WORK INSTRUCTIONS:
Whenever the word "network" shows up in a line of the data, copy that line.
═════ EXTRACTED RECORDS ═════
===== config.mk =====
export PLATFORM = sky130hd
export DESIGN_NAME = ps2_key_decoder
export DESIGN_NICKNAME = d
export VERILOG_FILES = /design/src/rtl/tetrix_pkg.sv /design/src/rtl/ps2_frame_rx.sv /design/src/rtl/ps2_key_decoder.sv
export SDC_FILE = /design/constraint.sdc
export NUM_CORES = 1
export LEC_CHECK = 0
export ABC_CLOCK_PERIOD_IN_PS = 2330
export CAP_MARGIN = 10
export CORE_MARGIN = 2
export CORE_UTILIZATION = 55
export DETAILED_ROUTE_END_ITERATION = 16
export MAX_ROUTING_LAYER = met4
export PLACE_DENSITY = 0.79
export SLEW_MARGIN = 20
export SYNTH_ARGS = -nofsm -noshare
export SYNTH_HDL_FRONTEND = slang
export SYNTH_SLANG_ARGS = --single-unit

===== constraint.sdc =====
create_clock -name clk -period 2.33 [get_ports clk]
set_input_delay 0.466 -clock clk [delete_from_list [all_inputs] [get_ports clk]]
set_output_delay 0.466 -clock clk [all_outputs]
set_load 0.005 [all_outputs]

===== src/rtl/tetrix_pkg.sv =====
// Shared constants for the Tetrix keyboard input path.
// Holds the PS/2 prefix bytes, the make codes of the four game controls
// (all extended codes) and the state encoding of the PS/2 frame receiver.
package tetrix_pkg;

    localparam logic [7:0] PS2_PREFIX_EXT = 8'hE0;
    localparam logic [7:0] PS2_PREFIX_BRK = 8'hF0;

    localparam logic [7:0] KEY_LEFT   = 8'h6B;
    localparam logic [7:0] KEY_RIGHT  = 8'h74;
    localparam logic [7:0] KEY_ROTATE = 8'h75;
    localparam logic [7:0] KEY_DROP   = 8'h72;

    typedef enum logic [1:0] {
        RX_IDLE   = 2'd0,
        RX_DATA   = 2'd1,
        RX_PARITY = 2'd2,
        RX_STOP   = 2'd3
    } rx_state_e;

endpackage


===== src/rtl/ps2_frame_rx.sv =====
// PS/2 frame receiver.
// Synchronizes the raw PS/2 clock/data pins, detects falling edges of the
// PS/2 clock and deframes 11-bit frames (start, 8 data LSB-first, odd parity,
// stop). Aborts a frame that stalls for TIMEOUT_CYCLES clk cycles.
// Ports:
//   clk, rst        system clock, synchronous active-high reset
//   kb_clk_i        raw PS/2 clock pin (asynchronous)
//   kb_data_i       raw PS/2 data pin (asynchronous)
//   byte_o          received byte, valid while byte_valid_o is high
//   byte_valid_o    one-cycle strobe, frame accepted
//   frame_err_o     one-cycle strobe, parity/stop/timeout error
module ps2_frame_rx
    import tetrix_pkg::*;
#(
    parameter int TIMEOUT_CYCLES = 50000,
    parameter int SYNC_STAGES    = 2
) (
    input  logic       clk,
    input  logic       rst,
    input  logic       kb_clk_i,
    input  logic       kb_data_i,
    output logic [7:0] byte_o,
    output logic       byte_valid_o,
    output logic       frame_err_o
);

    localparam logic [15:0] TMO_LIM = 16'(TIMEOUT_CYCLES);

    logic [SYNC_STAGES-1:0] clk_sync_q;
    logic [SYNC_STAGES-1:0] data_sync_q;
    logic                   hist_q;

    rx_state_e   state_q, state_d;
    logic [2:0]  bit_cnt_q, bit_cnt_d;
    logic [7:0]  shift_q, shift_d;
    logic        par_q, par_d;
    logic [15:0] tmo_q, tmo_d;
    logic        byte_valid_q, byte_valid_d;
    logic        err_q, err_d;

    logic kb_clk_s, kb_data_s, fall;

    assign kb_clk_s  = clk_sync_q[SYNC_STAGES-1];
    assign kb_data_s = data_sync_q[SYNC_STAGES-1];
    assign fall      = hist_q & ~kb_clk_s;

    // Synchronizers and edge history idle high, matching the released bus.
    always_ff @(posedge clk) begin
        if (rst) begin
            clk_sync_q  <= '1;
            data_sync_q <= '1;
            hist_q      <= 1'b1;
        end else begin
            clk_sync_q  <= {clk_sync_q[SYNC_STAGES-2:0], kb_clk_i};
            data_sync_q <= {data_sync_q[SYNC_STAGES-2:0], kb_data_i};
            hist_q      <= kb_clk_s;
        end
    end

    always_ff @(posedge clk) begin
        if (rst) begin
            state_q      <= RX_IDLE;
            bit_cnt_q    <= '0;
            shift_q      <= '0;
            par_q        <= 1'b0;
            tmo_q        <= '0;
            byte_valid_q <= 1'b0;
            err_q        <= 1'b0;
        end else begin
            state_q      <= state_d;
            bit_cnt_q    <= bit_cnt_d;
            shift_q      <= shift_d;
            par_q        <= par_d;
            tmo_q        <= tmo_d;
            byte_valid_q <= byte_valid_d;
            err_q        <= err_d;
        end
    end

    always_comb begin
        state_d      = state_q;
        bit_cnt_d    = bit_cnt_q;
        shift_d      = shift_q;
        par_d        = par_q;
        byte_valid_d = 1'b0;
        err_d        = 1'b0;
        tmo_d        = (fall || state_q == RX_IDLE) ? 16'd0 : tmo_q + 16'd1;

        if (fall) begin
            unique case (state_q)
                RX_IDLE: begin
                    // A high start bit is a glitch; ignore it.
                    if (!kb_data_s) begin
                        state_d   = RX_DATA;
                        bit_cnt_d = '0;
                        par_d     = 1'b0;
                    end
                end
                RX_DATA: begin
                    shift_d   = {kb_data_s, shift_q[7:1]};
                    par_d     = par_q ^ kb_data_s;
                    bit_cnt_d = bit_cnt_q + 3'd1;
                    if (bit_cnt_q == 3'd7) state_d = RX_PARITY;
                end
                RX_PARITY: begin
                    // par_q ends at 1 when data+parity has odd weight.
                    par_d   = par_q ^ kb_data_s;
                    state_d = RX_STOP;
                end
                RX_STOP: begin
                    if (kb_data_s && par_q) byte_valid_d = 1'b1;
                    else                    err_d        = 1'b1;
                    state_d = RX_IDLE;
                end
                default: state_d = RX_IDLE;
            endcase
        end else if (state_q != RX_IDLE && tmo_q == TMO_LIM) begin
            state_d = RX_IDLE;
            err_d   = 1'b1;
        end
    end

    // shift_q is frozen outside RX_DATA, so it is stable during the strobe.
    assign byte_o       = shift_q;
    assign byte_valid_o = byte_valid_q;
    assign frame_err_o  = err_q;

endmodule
═════
═════ EXTRACTED RECORDS ═════
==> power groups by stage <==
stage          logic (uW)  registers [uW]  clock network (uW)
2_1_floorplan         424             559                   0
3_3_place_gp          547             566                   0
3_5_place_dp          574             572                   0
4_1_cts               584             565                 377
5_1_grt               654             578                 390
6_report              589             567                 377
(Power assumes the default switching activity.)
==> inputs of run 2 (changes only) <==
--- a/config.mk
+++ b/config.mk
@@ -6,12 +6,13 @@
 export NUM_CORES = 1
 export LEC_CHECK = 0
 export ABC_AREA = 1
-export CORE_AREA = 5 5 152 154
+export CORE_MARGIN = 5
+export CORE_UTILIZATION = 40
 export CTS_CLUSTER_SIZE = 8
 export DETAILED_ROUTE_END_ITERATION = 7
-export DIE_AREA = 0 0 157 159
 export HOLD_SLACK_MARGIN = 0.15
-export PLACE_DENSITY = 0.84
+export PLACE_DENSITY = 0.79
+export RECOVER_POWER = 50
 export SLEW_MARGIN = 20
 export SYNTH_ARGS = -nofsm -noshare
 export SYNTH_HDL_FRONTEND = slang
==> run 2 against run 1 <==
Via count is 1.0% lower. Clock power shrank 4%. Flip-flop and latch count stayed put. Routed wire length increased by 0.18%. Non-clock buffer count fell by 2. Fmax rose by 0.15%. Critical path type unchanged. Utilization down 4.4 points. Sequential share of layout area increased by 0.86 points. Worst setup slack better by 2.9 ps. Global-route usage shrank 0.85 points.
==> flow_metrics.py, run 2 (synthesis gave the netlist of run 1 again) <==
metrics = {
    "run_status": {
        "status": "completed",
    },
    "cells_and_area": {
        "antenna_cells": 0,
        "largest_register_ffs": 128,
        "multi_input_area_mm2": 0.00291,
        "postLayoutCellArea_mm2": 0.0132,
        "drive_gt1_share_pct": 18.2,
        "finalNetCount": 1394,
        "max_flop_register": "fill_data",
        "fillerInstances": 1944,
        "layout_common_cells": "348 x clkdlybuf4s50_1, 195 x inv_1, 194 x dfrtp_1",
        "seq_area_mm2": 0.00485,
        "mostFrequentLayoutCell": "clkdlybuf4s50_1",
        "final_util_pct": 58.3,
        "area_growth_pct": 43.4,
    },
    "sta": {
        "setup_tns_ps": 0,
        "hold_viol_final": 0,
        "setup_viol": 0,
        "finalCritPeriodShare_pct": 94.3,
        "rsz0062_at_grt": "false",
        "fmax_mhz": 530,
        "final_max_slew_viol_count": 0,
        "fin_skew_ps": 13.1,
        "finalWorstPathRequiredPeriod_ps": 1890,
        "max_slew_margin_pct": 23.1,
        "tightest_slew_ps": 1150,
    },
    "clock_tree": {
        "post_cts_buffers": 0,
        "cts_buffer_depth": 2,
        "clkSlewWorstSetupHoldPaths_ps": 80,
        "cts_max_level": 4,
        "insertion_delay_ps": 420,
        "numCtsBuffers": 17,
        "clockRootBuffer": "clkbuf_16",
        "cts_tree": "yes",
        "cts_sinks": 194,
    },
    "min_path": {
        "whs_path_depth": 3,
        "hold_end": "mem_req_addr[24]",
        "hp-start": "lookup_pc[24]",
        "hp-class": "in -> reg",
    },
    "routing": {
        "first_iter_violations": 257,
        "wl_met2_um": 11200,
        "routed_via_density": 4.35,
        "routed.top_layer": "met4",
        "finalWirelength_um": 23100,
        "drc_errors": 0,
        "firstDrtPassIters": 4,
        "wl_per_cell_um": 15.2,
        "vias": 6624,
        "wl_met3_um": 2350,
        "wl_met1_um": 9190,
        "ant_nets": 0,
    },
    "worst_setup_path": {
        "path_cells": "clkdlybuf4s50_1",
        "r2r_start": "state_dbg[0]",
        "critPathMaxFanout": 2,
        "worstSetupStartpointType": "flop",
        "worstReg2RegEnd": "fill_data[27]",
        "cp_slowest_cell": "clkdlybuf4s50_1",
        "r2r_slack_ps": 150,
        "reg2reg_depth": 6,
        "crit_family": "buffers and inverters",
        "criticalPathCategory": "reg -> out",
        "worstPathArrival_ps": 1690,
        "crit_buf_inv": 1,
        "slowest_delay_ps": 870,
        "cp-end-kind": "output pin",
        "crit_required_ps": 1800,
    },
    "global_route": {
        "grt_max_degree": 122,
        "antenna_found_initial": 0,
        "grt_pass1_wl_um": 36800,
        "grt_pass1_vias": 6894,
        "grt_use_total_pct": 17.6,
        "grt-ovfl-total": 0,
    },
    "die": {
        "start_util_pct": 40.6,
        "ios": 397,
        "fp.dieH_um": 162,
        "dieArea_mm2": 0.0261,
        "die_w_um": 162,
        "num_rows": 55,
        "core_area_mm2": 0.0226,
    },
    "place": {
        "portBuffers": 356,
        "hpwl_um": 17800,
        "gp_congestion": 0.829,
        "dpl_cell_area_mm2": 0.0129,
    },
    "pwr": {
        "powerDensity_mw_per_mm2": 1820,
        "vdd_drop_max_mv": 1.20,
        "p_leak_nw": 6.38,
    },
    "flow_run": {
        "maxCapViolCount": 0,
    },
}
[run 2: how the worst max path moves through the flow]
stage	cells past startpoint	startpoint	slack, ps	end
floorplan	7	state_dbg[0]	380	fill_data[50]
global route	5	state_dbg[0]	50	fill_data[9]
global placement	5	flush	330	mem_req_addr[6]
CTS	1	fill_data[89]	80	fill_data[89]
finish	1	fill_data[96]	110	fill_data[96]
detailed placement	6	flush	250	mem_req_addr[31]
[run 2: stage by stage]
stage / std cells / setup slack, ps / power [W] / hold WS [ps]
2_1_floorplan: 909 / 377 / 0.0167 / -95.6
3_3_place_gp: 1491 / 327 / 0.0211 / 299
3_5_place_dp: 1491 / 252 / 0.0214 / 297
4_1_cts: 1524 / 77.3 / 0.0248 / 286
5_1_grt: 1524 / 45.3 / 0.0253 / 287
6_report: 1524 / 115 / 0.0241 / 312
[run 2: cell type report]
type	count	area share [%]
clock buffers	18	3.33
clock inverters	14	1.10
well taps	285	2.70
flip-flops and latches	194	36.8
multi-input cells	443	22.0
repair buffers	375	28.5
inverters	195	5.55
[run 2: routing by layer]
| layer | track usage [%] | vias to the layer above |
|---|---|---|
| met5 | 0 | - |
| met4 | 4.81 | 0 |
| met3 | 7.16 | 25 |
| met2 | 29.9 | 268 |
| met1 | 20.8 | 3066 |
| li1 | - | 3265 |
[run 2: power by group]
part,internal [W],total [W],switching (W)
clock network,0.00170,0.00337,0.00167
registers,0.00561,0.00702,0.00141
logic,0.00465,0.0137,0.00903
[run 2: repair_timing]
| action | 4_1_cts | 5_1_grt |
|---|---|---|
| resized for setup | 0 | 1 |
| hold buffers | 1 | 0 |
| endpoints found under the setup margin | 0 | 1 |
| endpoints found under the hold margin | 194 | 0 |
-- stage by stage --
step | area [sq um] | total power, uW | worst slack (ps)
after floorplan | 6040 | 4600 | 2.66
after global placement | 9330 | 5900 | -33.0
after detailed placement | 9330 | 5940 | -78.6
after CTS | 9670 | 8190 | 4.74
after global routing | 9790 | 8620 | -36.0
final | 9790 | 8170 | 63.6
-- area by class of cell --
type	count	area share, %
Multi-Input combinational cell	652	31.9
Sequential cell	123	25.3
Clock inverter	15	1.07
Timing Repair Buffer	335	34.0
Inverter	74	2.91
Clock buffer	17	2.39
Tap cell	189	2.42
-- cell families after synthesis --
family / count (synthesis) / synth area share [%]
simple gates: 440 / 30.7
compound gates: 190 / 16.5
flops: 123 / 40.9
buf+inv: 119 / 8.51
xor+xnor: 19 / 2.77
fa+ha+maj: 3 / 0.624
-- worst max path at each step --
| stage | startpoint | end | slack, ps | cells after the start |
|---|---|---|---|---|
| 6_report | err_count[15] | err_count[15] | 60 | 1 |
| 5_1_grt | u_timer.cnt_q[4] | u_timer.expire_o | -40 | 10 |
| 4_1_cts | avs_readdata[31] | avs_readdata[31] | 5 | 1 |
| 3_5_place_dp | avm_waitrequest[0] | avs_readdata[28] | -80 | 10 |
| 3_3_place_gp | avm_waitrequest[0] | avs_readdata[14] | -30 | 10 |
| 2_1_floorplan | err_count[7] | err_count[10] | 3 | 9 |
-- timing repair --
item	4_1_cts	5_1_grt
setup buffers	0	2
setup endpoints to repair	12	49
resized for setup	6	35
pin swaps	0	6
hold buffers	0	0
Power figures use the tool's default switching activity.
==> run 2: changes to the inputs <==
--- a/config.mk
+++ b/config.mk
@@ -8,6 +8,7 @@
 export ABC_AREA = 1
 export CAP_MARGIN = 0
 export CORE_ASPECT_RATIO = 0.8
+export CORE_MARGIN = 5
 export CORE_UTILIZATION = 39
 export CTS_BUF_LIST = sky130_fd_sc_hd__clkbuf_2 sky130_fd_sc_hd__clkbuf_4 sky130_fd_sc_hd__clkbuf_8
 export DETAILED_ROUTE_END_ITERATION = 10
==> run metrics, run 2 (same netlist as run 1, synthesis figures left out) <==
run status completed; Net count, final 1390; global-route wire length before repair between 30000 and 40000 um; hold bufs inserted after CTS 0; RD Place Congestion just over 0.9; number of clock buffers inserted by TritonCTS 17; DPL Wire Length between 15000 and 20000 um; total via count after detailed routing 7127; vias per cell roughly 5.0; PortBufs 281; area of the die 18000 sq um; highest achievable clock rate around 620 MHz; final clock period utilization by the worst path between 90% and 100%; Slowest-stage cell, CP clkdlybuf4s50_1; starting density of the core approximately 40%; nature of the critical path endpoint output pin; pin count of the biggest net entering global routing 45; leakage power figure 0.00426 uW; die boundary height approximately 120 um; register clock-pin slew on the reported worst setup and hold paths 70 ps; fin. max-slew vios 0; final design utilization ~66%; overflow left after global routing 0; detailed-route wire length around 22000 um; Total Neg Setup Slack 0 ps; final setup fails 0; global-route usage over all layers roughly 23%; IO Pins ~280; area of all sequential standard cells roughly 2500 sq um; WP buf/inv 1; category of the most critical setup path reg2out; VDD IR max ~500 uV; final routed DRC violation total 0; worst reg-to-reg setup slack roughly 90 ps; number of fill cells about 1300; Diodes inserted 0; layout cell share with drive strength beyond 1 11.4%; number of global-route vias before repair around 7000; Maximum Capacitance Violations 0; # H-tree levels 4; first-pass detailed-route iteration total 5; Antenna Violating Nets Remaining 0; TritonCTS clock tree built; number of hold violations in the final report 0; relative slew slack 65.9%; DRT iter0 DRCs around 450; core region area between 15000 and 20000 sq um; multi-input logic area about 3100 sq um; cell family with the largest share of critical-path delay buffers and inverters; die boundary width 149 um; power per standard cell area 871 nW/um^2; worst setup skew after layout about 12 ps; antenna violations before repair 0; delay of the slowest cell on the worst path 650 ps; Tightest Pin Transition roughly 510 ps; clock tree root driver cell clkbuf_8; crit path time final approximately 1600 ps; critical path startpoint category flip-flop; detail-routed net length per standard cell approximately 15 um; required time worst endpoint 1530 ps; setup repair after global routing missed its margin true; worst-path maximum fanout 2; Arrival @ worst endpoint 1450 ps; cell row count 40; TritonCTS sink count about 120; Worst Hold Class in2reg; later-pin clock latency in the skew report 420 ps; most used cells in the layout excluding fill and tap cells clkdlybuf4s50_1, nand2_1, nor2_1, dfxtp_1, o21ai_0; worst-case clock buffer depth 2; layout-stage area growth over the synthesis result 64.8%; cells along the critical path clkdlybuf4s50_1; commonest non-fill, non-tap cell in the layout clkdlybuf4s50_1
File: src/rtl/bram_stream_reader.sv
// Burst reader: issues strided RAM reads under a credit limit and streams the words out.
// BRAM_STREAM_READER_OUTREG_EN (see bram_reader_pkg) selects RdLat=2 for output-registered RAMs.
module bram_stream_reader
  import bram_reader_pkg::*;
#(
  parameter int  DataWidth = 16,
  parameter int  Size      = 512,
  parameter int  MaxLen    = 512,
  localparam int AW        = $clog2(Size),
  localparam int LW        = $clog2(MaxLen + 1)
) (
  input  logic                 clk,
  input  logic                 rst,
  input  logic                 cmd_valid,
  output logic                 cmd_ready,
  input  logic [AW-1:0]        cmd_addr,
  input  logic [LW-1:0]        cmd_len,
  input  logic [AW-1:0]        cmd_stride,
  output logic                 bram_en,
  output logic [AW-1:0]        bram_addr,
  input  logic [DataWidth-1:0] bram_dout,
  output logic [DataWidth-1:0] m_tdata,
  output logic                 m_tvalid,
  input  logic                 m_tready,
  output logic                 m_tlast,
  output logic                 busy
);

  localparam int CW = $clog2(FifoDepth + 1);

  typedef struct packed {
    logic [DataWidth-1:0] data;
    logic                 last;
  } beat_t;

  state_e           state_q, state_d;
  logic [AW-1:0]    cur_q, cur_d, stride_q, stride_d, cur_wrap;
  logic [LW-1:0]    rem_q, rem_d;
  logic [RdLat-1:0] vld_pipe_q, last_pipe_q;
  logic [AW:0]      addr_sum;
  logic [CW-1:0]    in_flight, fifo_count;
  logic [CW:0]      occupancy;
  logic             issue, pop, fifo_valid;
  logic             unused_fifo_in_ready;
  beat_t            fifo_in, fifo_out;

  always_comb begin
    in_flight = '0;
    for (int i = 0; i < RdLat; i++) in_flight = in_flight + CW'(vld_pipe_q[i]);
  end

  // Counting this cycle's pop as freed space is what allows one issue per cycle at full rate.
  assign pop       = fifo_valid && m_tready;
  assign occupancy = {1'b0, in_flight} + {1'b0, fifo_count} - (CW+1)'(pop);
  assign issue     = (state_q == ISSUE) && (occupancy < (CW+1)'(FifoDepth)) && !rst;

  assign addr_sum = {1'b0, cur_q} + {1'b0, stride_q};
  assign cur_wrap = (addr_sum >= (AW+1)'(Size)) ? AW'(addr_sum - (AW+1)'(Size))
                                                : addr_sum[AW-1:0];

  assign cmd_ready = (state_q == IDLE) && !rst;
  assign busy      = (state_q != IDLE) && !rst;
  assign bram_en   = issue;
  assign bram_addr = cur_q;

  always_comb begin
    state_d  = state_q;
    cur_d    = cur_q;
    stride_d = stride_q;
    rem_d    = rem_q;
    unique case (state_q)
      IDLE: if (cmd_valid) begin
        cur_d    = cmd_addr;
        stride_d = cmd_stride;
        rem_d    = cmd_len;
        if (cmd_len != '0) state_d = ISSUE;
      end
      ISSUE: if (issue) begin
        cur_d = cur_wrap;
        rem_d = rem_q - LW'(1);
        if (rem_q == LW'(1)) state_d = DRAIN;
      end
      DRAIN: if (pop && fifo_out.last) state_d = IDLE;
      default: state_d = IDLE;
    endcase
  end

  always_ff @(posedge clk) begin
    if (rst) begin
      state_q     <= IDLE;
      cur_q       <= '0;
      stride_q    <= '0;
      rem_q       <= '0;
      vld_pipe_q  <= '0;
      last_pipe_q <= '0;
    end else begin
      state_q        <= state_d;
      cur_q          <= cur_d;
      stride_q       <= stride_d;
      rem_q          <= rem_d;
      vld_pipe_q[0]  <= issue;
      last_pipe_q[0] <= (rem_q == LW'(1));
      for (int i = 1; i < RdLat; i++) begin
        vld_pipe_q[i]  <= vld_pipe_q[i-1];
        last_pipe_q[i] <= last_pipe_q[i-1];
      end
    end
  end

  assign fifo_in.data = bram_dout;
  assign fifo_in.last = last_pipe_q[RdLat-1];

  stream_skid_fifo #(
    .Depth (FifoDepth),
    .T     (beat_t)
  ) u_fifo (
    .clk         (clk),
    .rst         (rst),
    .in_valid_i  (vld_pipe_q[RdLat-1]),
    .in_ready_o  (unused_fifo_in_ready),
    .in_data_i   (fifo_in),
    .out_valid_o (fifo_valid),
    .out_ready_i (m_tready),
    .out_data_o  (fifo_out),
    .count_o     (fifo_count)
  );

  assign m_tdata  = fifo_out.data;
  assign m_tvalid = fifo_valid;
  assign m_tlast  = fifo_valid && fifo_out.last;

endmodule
═════
RESULT FOR THIS EXERCISE:
stage          logic (uW)  registers [uW]  clock network (uW)
clock network,0.00170,0.00337,0.00167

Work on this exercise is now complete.